■ **TASK BRIEF**:
Would you please retype, exactly, the lines of the listing below between the line with "Switching pwr: 2.65 mW" and the line with "FMAX: 0.0915 GHz", inclusive?

----------

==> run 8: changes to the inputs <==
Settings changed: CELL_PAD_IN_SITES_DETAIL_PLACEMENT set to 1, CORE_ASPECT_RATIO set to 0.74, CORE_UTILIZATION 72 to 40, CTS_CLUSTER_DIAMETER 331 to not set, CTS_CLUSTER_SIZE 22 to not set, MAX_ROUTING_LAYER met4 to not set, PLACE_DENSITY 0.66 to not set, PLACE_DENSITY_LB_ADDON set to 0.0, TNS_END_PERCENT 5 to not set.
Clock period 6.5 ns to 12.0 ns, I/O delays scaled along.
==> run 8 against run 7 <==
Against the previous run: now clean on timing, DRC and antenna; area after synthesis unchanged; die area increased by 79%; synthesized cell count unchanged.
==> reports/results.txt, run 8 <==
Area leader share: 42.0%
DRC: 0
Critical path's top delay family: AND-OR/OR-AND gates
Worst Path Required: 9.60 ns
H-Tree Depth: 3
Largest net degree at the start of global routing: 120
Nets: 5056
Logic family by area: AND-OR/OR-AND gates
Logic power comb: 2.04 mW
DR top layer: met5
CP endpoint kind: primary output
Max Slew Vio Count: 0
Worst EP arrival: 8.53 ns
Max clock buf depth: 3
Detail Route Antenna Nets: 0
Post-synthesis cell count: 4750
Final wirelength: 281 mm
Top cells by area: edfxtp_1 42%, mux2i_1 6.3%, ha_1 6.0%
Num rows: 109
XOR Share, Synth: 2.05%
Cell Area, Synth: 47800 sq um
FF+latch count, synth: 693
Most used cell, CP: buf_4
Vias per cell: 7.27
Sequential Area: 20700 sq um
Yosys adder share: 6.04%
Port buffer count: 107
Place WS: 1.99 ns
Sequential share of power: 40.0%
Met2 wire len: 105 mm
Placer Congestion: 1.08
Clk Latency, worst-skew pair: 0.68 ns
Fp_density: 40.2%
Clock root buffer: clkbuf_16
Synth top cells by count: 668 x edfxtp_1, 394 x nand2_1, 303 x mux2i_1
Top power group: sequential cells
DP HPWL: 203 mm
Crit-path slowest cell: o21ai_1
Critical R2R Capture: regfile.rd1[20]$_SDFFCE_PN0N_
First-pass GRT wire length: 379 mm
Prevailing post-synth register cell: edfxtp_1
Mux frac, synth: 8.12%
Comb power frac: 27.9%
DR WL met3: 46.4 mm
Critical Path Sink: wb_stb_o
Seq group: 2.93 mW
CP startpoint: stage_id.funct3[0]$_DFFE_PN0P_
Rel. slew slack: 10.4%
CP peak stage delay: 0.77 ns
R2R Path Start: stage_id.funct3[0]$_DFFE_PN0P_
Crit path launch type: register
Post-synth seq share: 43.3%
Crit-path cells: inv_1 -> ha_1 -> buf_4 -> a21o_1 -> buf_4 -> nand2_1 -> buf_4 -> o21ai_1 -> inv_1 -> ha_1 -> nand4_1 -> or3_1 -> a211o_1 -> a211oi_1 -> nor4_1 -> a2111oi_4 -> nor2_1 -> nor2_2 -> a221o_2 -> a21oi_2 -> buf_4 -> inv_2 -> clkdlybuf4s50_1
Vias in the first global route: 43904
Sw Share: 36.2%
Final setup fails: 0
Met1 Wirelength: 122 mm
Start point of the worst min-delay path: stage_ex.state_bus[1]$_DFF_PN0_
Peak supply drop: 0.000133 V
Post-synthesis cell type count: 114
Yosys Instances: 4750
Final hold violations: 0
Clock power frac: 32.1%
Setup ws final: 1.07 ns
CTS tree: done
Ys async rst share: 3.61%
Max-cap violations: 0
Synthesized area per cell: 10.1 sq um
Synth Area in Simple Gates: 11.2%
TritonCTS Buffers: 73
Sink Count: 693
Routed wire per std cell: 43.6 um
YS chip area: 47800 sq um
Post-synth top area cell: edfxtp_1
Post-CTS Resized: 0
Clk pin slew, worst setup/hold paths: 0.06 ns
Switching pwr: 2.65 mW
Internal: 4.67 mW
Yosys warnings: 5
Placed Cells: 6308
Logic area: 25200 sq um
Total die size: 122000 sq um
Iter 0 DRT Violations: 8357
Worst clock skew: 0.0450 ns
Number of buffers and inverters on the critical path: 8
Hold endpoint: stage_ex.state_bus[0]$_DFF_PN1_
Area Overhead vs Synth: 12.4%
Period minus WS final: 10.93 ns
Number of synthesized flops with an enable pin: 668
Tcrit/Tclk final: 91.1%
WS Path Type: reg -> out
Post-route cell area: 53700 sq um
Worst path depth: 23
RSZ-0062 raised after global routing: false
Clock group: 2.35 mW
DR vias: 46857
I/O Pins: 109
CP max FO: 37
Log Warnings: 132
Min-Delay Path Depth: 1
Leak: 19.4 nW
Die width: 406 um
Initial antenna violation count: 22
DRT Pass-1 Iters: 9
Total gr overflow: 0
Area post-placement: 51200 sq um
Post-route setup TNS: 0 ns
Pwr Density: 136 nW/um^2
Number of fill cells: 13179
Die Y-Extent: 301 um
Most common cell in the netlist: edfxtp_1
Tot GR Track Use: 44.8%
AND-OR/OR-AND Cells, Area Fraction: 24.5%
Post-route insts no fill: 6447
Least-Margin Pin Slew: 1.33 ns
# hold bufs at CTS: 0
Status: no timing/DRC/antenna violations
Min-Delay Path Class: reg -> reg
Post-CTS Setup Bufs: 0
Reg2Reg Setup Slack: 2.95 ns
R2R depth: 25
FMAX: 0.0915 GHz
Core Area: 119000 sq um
Setup of v37:
Design cpu, start of the top module:
module cpu(
    input clk,
    input reset,
    output [7:0] address,
    input [7:0] from_memory,
    output write,
    output [7:0] to_memory
);
Settings: LEC_CHECK=0, CAP_MARGIN=20, CELL_PAD_IN_SITES_DETAIL_PLACEMENT=1, CELL_PAD_IN_SITES_GLOBAL_PLACEMENT=2, CORE_ASPECT_RATIO=1.4, CORE_MARGIN=6, CORE_UTILIZATION=36, CTS_CLUSTER_DIAMETER=233, MIN_ROUTING_LAYER=met2, SLEW_MARGIN=20; clock period 4.72 ns.
run.sh (not shown) runs the stock make flow with config.mk's settings and CLKGATE_MAP_FILE=.
No crash in v37: every stage finished, but the layout fails its final checks due to negative setup slack.
### v37 -> v54
# v37
export LEC_CHECK = 0
export CAP_MARGIN = 20
export CELL_PAD_IN_SITES_DETAIL_PLACEMENT = 1
export CELL_PAD_IN_SITES_GLOBAL_PLACEMENT = 2
export CORE_ASPECT_RATIO = 1.4
export CORE_MARGIN = 6
export CORE_UTILIZATION = 36
export CTS_CLUSTER_DIAMETER = 233
export MIN_ROUTING_LAYER = met2
export SLEW_MARGIN = 20
create_clock -name core_clock -period 4.72 [get_ports {clk}]
# v54
export LEC_CHECK = 0
export ABC_AREA = 1
export CAP_MARGIN = 20
export CORE_MARGIN = 2
export CORE_UTILIZATION = 68
export SLEW_MARGIN = 20
create_clock -name core_clock -period 4.5 [get_ports {clk}]
## What came out
Both conditions hold for v54: the flow ran to the end and the final layout passed the timing, design-rule and antenna checks. v54 ended up with met4 as its uppermost signal routing layer after detailed routing; v37 ended up with met5. Min global-route track usage on met3 across v37 and v54: v54. Proportion of power drawn by the clock network (lower): v37. Of v37 and v54, the run reporting the lower data-path buffer share of cell area in the final layout was v54. Measured against v54, the peak ir drop on the vdd network of v37 comes out at 0.51 times the reference value. When v54 is set beside v37, its final area turns out to be 6.6% smaller. Note that the count of distinct cell types in the synthesized netlist recorded for v54 amounts to 0.805 times the value seen in v37. Area fraction in compound gates after synthesis down 5.9 points in v54 wrt v37. Clock power: v37 and v54 compared, lower one is v54. The final reports for v54 and v37 show setup slack higher in the former.
[inputs] v11 vs v54
# v54
export LEC_CHECK = 0
export ABC_AREA = 1
export CAP_MARGIN = 20
export CORE_MARGIN = 2
export CORE_UTILIZATION = 68
export SLEW_MARGIN = 20
create_clock -name core_clock -period 4.5 [get_ports {clk}]
# v11
export LEC_CHECK = 0
export CAP_MARGIN = 20
export CORE_MARGIN = 2
export CORE_UTILIZATION = 66
export CTS_CLUSTER_SIZE = 40
export SLEW_MARGIN = 20
create_clock -name core_clock -period 5.0 [get_ports {clk}]
## What came out
Across v11 and v54, a clean result was obtained everywhere but in v11. Comparing summed instance area of the synthesized netlist for v11 and v54, the smaller number came from v11. v11 ended up with a lower number of global-route vias before repair than v54 did. Sort v11 and v54 by global-route met1 utilization desc -> top: v11. v11 — mean area per synthesized cell 30% higher, v54 as reference. Going from v54 to v11, first-iteration DRC count grows by 428. Comparing v11 and v54, the higher sequential area share after synthesis was measured on v11. Via count (v11 / v54): 0.866. Final cell count without fillers: v11 vs v54 down 25%. v11 against v54: sequential share of layout area went up; worst setup slack went down; power consumption went down.
## flow/design.v

```verilog
parameter ADD     = 4'b0000;
parameter SUB     = 4'b0001;
parameter AND     = 4'b0010;
parameter OR      = 4'b0011;
parameter XOR     = 4'b0100;
parameter NOT     = 4'b0101;
parameter MOV     = 4'b0110;
parameter NOP     = 4'b0111;
parameter LOAD    = 4'b1000;
parameter STORE   = 4'b1001;
parameter LOAD_IM = 4'b1010;
parameter BRN_Z   = 4'b1011;
parameter BRN_N   = 4'b1100;
parameter BRN_O   = 4'b1101;
parameter BRN     = 4'b1110;
module ALU  #(parameter N = 8) (
    input logic clk, arstn, rst, en,
    input logic [2:0] OP, 
    input logic signed [N-1:0] A, 
    input logic signed [N-1:0] B, 
    output logic  [2:0] ONZ,
    output logic signed [N-1:0] Result 
);
logic [2:0] temp_ONZ;
logic signed [N-1:0] temp_result;
always_comb begin
    logic Overflow;
    Overflow = 1'b0;
    case (OP)
        3'b000: begin  
            {Overflow, temp_result} = A + B;
            temp_ONZ[2] = Overflow ^ temp_result[N-1];
            temp_ONZ[1] = temp_result[N-1];
            temp_ONZ[0] = &(~temp_result);
        end
        3'b001: begin  
            {Overflow, temp_result} = A - B;
            temp_ONZ[2] = Overflow ^ temp_result[N-1];
            temp_ONZ[1] = temp_result[N-1];
            temp_ONZ[0] = &(~temp_result);
        end
        3'b010: begin  
            temp_result = A & B;
            temp_ONZ[2] = 0;
            temp_ONZ[1] = temp_result[N-1];
            temp_ONZ[0] = &(~temp_result);
        end
        3'b011: begin  
            temp_result = A | B;
            temp_ONZ[2] = 0;
            temp_ONZ[1] = temp_result[N-1];
            temp_ONZ[0] = &(~temp_result);
        end
        3'b100 : begin  
            temp_result = A ^ B;
            temp_ONZ[2] = 0;
            temp_ONZ[1] = temp_result[N-1];
            temp_ONZ[0] = &(~temp_result);
            end
        3'b101 : begin  
            {Overflow, temp_result} = A + 1;
            temp_ONZ[2] = Overflow ^ temp_result[N-1];
            temp_ONZ[1] = temp_result[N-1];
            temp_ONZ[0] = &(~temp_result);
            end
        3'b110 : begin  
            temp_result = A;
            temp_ONZ[2] = 0;
            temp_ONZ[1] = temp_result[N-1];
            temp_ONZ[0] = &(~temp_result);      
            end
        3'b111 : begin  
            temp_result = B;
            temp_ONZ[2] = 0;
            temp_ONZ[1] = temp_result[N-1];
            temp_ONZ[0] = &(~temp_result);
            end
        default: begin
            temp_ONZ = 3'h0;
            temp_result = 0;
        end
    endcase
end
always_ff @(posedge clk or negedge arstn) begin
    if (!arstn) begin
        Result <= 0;
    end
    else begin
        Result <= temp_result;
    end
end
always_ff @(posedge clk or negedge arstn) begin
    if (!arstn) begin
        ONZ <= 0;
    end 
    else if (rst) begin
        ONZ <= 0;
    end 
    else if (en) begin
        ONZ <= temp_ONZ;
    end
end
endmodule
module RF  #(parameter N = 8, parameter addressBits = 2) ( 
    input logic clk,
    input logic rst_n,
    input logic selectDestinationA,
    input logic selectDestinationB,
    input logic [1:0] selectSource,
    input logic [addressBits-1:0] writeAddress,
    input logic write_en,
    input logic [addressBits-1:0] readAddressA,
    input logic [addressBits-1:0] readAddressB,
    input logic [N-1:0] A, 
    input logic [N-1:0] B, 
    input logic [N-1:0] C, 
    output logic [N-1:0] destination1A,
    output logic [N-1:0] destination2A,
    output logic [N-1:0] destination1B,
    output logic [N-1:0] destination2B
);
    logic [N-1:0] mem [(2**addressBits)-1:0];
    logic [N-1:0] sourceData;
    logic [N-1:0] readA, readB;
    always_ff @(posedge clk, negedge rst_n) begin
        if(!rst_n) begin
            for(int i = 0; i < 2**addressBits; i++) begin
                if (i == 1) begin
                    mem[i] <= -1;
                end else begin
                    mem[i] <= 0;
                end
            end
        end else begin
            for(int i = 0; i < 2**addressBits; i++) begin
                if(write_en && writeAddress == i) begin
                    mem[i] <= sourceData;
                end
            end
        end
    end
    always_comb begin
        case (selectSource)
            2'b00: sourceData = A;
            2'b01: sourceData = B;
            2'b10: sourceData = C;
            default: sourceData = 0;
        endcase
        readA = 0;
        readB = 0;
        for(int i = 0; i < 2**addressBits; i++) begin
            if(readAddressA == i) begin
                readA = mem[i];
            end
            if(readAddressB == i) begin
                readB = mem[i];
            end
        end
        if(selectDestinationA) begin
            destination1A = 0;
            destination2A = readA;
        end else begin
            destination1A = readA;
            destination2A = 0;
        end
        if(selectDestinationB) begin
            destination1B = 0;
            destination2B = readB;
        end else begin
            destination1B = readB;
            destination2B = 0;
        end
    end
endmodule
module FSM #(
  parameter M = 4,  
  parameter N = 4,  
  parameter P = 6   
) (
  input  logic clk,
  input  logic rst_n,
  output logic ov_warning,
  output logic [  1:0] select_source,
  output logic [M-1:0] write_address,
  output logic             write_en,
  output logic [M-1:0] read_address_A, read_address_B,
  output logic select_destination_A, select_destination_B,
  output logic [N-1:0] immediate_value,
  output logic [2:0] OP,
  output logic       s_rst,
  input  logic [2:0] ONZ,
  output logic enable,
  input  logic [4+2*M-1:0] instruction_in,
  output logic              en_read_instr,
  output logic [P-1:0] read_address_instr,
  output logic SRAM_readEnable,
  output logic SRAM_writeEnable
);
parameter ADD     = 4'b0000;
parameter SUB     = 4'b0001;
parameter AND     = 4'b0010;
parameter OR      = 4'b0011;
parameter XOR     = 4'b0100;
parameter NOT     = 4'b0101;
parameter MOV     = 4'b0110;
parameter NOP     = 4'b0111;
parameter LOAD    = 4'b1000;
parameter STORE   = 4'b1001;
parameter LOAD_IM = 4'b1010;
parameter BRN_Z   = 4'b1011;
parameter BRN_N   = 4'b1100;
parameter BRN_O   = 4'b1101;
parameter BRN     = 4'b1110;
enum logic [1:0] { idle = 2'b11, fetch = 2'b00, decode = 2'b01, execute= 2'b10} state, next;
logic [  P-1:0] PC     ;
logic [  P-1:0] PC_next;
logic           ov     ;
logic           ov_reg ;
logic [2*M-1:0] offset ;
logic [3:0]       instruction_code;
logic [M-1:0]     ra, rb;
logic [2:0]       ONZ_next, ONZ_reg;
logic [4+2*M-1:0] instruction_next, instruction_reg;
assign ov_warning = ov_reg;
always @(posedge clk, negedge rst_n) begin
  if (!rst_n) begin
    state <= idle;
  end else begin
    state <= next;
  end
end
always_comb begin
  case (state)
    idle:    next = ov_reg ? idle : fetch;
    fetch:   next = decode;
    decode:  next = execute;
    execute: next = ov ? idle : fetch;
    default: next = idle;
  endcase
end
always_comb begin
  instruction_code     = 0;
  read_address_instr   = PC;
  en_read_instr        = 0;
  enable               = 0;
  read_address_A       = 0;
  read_address_B       = 0;
  OP                   = 0;
  select_destination_A = 0;
  select_destination_B = 0;
  SRAM_readEnable      = 0;
  SRAM_writeEnable     = 0;
  select_source        = 0;
  immediate_value      = 0;
  write_address        = 0;
  write_en             = 0;
  s_rst                = 0;
  PC_next              = PC;
  ONZ_next             = 0;
  ov                   = ov_reg;
  offset               = 1;
  ra                   = 0;
  rb                   = 0;
  instruction_next     = instruction_reg;
  case (state)
    idle: begin
      select_source        = 2'b00;
      write_address        = 0;
      write_en             = 1'b0;
      read_address_A       = 0;    
      read_address_B       = 0;
      select_destination_A = 1'b0;
      select_destination_B = 1'b0;
      immediate_value      = 0;
      OP                   = 3'b000;
      s_rst                = 1'b0;
      enable               = 1'b0;
      en_read_instr        = 1'b0;
      read_address_instr   = PC;
      offset               = 1;
      SRAM_readEnable      = 1'b0;
      SRAM_writeEnable     = 1'b0;
    end
    fetch: begin
      select_source        = 2'b00;
      write_address        = 0;
      write_en             = 1'b0;
      read_address_A       = 0;    
      read_address_B       = 0;
      select_destination_A = 1'b0;
      select_destination_B = 1'b0;
      immediate_value      = 0;
      OP                   = 3'b000;
      s_rst                = 1'b0;
      enable               = 1'b0;
      en_read_instr        = 1'b1;
      read_address_instr   = PC;
    end
    decode: begin 
      ONZ_next         = ONZ;
      instruction_next = instruction_in;
      instruction_code = instruction_in[4+2*M-1:2*M];
      ra               = instruction_in[2*M-1 : M];
      rb               = instruction_in[M-1:0];
      case (instruction_code)
        ADD, SUB, AND, OR, XOR     : begin
          read_address_A       = ra;    
          read_address_B       = rb;
          OP                   = instruction_code[2:0];
          enable               = 1'b1;
        end
        NOT     : begin
          read_address_A       = 1;    
          read_address_B       = rb;
          OP                   = 3'b100;
          enable               = 1'b1;
        end
        MOV     : begin
          read_address_A       = ra;    
          read_address_B       = rb;
          OP                   = 3'b111;
          enable               = 1'b1;
        end
        NOP     : begin
        end
        LOAD    : begin
          read_address_A       = ra;    
          read_address_B       = rb;
          select_destination_A = 1'b1;
          select_destination_B = 1'b1;
          SRAM_readEnable      = 1'b1;
        end
        STORE   : begin
          read_address_A       = rb;    
          read_address_B       = ra;
          select_destination_A = 1'b1;
          select_destination_B = 1'b1;
          SRAM_writeEnable     = 1'b1;
        end
        LOAD_IM : begin
          select_source        = 2'b10;
          write_address        = ra;
          write_en             = 1'b1;
          immediate_value      = $signed(rb);
        end
        BRN_Z, BRN_N, BRN_O, BRN : begin
          s_rst                = 1'b1;
        end
      endcase
    end
    execute: begin
      instruction_code = instruction_reg[4+2*M-1:2*M];
      ra               = instruction_reg[2*M-1 : M];
      rb               = instruction_reg[M-1:0];
      case (instruction_code)
        ADD, SUB, AND, OR, XOR, NOT, MOV: begin
          select_source        = 2'b00;
          write_address        = ra;
          write_en             = 1'b1;
          enable               = 1'b0;
          {ov,PC_next}         = PC+1;          
        end
        NOP     : begin
          {ov,PC_next}         = PC+1; 
        end
        LOAD    : begin
          select_source        = 2'b01;
          write_address        = ra;
          write_en             = 1'b1;
          {ov,PC_next}         = PC+1;
        end
        STORE   : begin
          {ov,PC_next}         = PC+1;
        end
        LOAD_IM : begin
          {ov,PC_next}         = PC+1;
        end
        BRN_Z   : begin
          s_rst = 0;
          if(ONZ_reg[0] == 1) 
            offset  = {ra, rb};
          else 
            offset = 1;
          if (offset[2*M-1]==1) begin
            {ov,PC_next} = PC - offset[2*M-2:0];
          end else begin
            {ov,PC_next} = PC + offset[2*M-2:0];
          end
        end
        BRN_N : begin
          s_rst = 0;
          if(ONZ_reg[1] == 1) 
            offset  = {ra, rb};
          else 
            offset = 1;
          if (offset[2*M-1]==1) begin
            {ov,PC_next} = PC - offset[2*M-2:0];
          end else begin
            {ov,PC_next} = PC + offset[2*M-2:0];
          end
        end
        BRN_O   : begin
          s_rst = 0;
          if(ONZ_reg[2] == 1) 
            offset  = {ra, rb};
          else 
            offset = 1;
          if (offset[2*M-1]==1) begin
            {ov,PC_next} = PC - offset[2*M-2:0];
          end else begin
            {ov,PC_next} = PC + offset[2*M-2:0];
          end
        end
        BRN     : begin
          s_rst  = 0;
          offset = {ra, rb};
          if (offset[2*M-1]==1) begin
            {ov,PC_next} = PC - offset[2*M-2:0];
          end else begin
            {ov,PC_next} = PC + offset[2*M-2:0];
          end
        end
      endcase
    end
  endcase
end
always_ff @(posedge clk, negedge rst_n) begin
  if (!rst_n) begin
    instruction_reg <= 0;
    ONZ_reg         <= 0;
    ov_reg          <= 0;
    PC              <= 0;
  end else begin
    instruction_reg <= instruction_next;
    ONZ_reg         <= ONZ_next;
    ov_reg          <= ov;
    PC              <= PC_next;
  end
end
endmodule
module microprocessor #(parameter N = 8, ROM_addressBits = 6, RF_addressBits = 3) (
  input  logic                           clk             ,
  input  logic                           rst_n           ,
  input  logic [ 3+2*(RF_addressBits):0] ROM_data        ,
  input  logic [                  N-1:0] SRAM_data       ,
  output logic                           overflowPC      ,
  output logic                           ROM_readEnable  ,
  output logic                           SRAM_readEnable ,
  output logic                           SRAM_writeEnable,
  output logic [    ROM_addressBits-1:0] ROM_address     ,
  output logic [(2**RF_addressBits)-1:0] SRAM_address    ,
  output logic [                  N-1:0] SRAM_data_in
);
  logic RF_selectDestA, RF_selectDestB, RF_writeEnable;
  logic [1:0] RF_selectSource;
  logic [RF_addressBits-1:0] RF_writeAddress, RF_readAddressA, RF_readAddressB;
  logic [N-1:0] RF_AluRes, RF_Im, RF_destAluA, RF_destAluB;
  RF #(.N(N), .addressBits(RF_addressBits)) rf (
    clk,
    rst_n,
    RF_selectDestA,
    RF_selectDestB,
    RF_selectSource,
    RF_writeAddress,
    RF_writeEnable,
    RF_readAddressA,
    RF_readAddressB,
    RF_AluRes, SRAM_data, RF_Im,
    RF_destAluA, SRAM_data_in, RF_destAluB, SRAM_address);
  logic ALU_rst, ALU_en;
  logic [2:0] ALU_OP, ALU_ONZ;
  ALU #(N) alu (
    clk,
    rst_n,
    ALU_rst,
    ALU_en,
    ALU_OP,
    RF_destAluA,
    RF_destAluB,
    ALU_ONZ,
    RF_AluRes
  );
  FSM #(.N(N), .M(RF_addressBits), .P(ROM_addressBits)) fsm (
    clk,
    rst_n,
    overflowPC,
    RF_selectSource,
    RF_writeAddress,
    RF_writeEnable,
    RF_readAddressA,
    RF_readAddressB,
    RF_selectDestA,
    RF_selectDestB,
    RF_Im,
    ALU_OP,
    ALU_rst,
    ALU_ONZ,
    ALU_en,
    ROM_data,
    ROM_readEnable,
    ROM_address,
    SRAM_readEnable,
    SRAM_writeEnable
  );
endmodule
```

----------

■ **WRITTEN RESPONSE**:
Switching pwr: 2.65 mW
Internal: 4.67 mW
Yosys warnings: 5
Placed Cells: 6308
Logic area: 25200 sq um
Total die size: 122000 sq um
Iter 0 DRT Violations: 8357
Worst clock skew: 0.0450 ns
Number of buffers and inverters on the critical path: 8
Hold endpoint: stage_ex.state_bus[0]$_DFF_PN1_
Area Overhead vs Synth: 12.4%
Period minus WS final: 10.93 ns
Number of synthesized flops with an enable pin: 668
Tcrit/Tclk final: 91.1%
WS Path Type: reg -> out
Post-route cell area: 53700 sq um
Worst path depth: 23
RSZ-0062 raised after global routing: false
Clock group: 2.35 mW
DR vias: 46857
I/O Pins: 109
CP max FO: 37
Log Warnings: 132
Min-Delay Path Depth: 1
Leak: 19.4 nW
Die width: 406 um
Initial antenna violation count: 22
DRT Pass-1 Iters: 9
Total gr overflow: 0
Area post-placement: 51200 sq um
Post-route setup TNS: 0 ns
Pwr Density: 136 nW/um^2
Number of fill cells: 13179
Die Y-Extent: 301 um
Most common cell in the netlist: edfxtp_1
Tot GR Track Use: 44.8%
AND-OR/OR-AND Cells, Area Fraction: 24.5%
Post-route insts no fill: 6447
Least-Margin Pin Slew: 1.33 ns
# hold bufs at CTS: 0
Status: no timing/DRC/antenna violations
Min-Delay Path Class: reg -> reg
Post-CTS Setup Bufs: 0
Reg2Reg Setup Slack: 2.95 ns
R2R depth: 25
FMAX: 0.0915 GHz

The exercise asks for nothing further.